◆ EXERCISE PROMPT
Could you set down exactly the lines of the data below, starting at the one that holds "wire draw_dat = op12 & rs;" and ending at the one that holds "(idx[1:0] == 2'd1);", both included, and only those?

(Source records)
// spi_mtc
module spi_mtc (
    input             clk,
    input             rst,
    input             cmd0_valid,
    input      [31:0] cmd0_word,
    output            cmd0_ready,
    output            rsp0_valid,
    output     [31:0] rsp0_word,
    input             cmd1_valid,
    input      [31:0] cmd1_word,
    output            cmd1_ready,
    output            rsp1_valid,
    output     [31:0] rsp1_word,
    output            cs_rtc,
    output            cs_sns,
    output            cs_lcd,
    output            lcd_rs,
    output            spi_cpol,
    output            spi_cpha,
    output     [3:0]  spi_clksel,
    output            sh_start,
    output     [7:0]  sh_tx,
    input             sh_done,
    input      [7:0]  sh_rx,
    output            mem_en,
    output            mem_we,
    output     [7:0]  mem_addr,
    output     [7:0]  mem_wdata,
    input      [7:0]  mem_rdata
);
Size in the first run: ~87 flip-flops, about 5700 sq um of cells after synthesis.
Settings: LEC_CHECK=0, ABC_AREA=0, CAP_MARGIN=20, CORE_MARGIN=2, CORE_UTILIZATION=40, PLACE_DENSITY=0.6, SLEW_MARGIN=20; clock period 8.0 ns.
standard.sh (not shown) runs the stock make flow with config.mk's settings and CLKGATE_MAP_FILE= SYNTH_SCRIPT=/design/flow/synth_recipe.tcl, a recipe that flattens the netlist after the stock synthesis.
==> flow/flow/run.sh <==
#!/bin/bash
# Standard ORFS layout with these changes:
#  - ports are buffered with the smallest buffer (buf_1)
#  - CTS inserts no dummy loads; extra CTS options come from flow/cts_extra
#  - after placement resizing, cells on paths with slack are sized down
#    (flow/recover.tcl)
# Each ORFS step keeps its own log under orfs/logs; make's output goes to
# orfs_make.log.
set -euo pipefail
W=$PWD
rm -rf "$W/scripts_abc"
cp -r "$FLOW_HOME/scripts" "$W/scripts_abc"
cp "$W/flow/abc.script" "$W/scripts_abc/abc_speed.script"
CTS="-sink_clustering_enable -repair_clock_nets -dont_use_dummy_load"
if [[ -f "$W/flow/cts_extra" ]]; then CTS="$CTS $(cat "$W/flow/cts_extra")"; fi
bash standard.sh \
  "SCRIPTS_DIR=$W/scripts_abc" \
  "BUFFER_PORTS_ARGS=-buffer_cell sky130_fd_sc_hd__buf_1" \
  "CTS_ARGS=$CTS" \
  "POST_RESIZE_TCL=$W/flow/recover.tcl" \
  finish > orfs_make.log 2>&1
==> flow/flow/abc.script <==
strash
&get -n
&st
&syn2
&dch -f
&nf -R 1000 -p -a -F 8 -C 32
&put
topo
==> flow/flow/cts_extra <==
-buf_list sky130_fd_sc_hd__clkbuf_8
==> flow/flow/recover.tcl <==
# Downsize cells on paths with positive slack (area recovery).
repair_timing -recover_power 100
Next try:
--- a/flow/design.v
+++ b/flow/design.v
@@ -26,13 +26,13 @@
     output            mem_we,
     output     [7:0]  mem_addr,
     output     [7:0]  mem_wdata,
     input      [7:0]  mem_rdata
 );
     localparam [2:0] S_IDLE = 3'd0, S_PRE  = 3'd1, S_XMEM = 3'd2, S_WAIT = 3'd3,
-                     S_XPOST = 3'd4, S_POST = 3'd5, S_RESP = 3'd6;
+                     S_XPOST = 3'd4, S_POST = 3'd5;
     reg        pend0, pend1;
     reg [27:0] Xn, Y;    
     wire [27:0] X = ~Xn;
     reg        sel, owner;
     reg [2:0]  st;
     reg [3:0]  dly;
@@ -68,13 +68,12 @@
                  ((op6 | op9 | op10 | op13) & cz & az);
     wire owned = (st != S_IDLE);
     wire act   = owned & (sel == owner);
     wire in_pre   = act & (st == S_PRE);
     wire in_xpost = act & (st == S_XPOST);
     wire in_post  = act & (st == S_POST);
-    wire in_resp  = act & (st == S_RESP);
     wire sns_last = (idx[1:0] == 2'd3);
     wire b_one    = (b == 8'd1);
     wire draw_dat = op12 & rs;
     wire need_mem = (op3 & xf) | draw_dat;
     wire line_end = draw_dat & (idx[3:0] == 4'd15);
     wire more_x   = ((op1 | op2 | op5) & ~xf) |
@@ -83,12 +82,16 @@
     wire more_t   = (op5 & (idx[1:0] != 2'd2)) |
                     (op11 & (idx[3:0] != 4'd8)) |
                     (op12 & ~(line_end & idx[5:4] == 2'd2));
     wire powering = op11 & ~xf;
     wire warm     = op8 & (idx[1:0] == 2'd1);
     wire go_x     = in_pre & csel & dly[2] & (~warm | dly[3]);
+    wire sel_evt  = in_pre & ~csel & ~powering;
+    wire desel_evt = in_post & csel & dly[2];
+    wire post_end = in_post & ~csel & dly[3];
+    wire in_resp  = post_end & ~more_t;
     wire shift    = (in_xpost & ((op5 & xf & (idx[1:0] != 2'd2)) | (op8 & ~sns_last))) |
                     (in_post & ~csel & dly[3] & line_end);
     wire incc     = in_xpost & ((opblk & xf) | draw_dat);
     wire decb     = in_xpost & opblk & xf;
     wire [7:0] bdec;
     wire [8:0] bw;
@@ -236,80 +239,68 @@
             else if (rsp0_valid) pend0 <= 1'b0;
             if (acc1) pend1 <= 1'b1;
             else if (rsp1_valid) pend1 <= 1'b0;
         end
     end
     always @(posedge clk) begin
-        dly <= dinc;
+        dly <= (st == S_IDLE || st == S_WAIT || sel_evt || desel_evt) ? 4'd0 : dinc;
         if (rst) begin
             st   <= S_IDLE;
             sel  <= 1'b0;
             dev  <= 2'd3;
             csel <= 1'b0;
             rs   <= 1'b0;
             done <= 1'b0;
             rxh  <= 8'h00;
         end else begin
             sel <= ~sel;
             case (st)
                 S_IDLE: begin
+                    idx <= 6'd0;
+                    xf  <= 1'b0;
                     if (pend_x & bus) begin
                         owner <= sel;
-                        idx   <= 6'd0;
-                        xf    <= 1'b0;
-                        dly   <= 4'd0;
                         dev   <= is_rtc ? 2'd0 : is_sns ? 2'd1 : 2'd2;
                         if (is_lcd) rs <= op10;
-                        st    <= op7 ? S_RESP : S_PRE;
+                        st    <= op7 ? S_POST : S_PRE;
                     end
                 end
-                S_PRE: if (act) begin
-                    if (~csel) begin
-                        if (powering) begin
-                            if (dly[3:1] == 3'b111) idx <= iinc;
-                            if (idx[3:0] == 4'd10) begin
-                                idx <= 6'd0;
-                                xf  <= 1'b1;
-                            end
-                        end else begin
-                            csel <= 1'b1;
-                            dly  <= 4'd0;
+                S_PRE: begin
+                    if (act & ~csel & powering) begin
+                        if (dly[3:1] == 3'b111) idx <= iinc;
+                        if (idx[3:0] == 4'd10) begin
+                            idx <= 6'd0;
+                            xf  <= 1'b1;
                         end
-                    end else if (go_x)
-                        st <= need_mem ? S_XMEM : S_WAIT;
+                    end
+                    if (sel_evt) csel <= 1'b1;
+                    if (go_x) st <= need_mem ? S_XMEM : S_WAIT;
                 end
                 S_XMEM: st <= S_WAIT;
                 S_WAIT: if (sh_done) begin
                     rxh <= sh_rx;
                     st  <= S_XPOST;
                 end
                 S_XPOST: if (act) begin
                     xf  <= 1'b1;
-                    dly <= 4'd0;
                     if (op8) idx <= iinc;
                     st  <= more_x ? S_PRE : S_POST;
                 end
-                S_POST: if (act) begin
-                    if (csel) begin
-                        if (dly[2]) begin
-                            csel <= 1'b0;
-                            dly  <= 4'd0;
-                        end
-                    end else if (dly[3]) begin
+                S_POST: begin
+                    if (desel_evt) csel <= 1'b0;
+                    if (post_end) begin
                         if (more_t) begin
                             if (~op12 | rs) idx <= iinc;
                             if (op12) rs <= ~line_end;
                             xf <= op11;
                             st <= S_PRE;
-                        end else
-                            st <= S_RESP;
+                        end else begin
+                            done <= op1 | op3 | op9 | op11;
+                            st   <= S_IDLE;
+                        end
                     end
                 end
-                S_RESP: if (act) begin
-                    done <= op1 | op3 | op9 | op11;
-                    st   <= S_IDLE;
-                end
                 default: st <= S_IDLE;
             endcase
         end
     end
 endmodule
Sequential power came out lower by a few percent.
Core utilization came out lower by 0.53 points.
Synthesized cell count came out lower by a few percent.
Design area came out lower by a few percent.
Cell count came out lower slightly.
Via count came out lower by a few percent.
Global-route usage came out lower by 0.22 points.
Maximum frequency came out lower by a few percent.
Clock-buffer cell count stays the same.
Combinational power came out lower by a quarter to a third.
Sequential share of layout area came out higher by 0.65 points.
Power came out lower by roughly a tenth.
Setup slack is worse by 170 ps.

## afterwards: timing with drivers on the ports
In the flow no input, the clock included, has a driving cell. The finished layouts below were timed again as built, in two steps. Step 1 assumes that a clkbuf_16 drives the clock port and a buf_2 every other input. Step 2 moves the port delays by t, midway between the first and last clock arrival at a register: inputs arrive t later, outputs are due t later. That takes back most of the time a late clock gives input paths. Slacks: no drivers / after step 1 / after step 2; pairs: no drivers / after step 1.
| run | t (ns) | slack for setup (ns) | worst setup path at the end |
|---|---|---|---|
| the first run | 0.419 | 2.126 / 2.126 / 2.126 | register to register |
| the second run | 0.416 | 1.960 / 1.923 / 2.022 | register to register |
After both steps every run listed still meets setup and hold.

◆ FINAL ANSWER
     wire draw_dat = op12 & rs;
     wire need_mem = (op3 & xf) | draw_dat;
     wire line_end = draw_dat & (idx[3:0] == 4'd15);
     wire more_x   = ((op1 | op2 | op5) & ~xf) |
@@ -83,12 +82,16 @@
     wire more_t   = (op5 & (idx[1:0] != 2'd2)) |
                     (op11 & (idx[3:0] != 4'd8)) |
                     (op12 & ~(line_end & idx[5:4] == 2'd2));
     wire powering = op11 & ~xf;
     wire warm     = op8 & (idx[1:0] == 2'd1);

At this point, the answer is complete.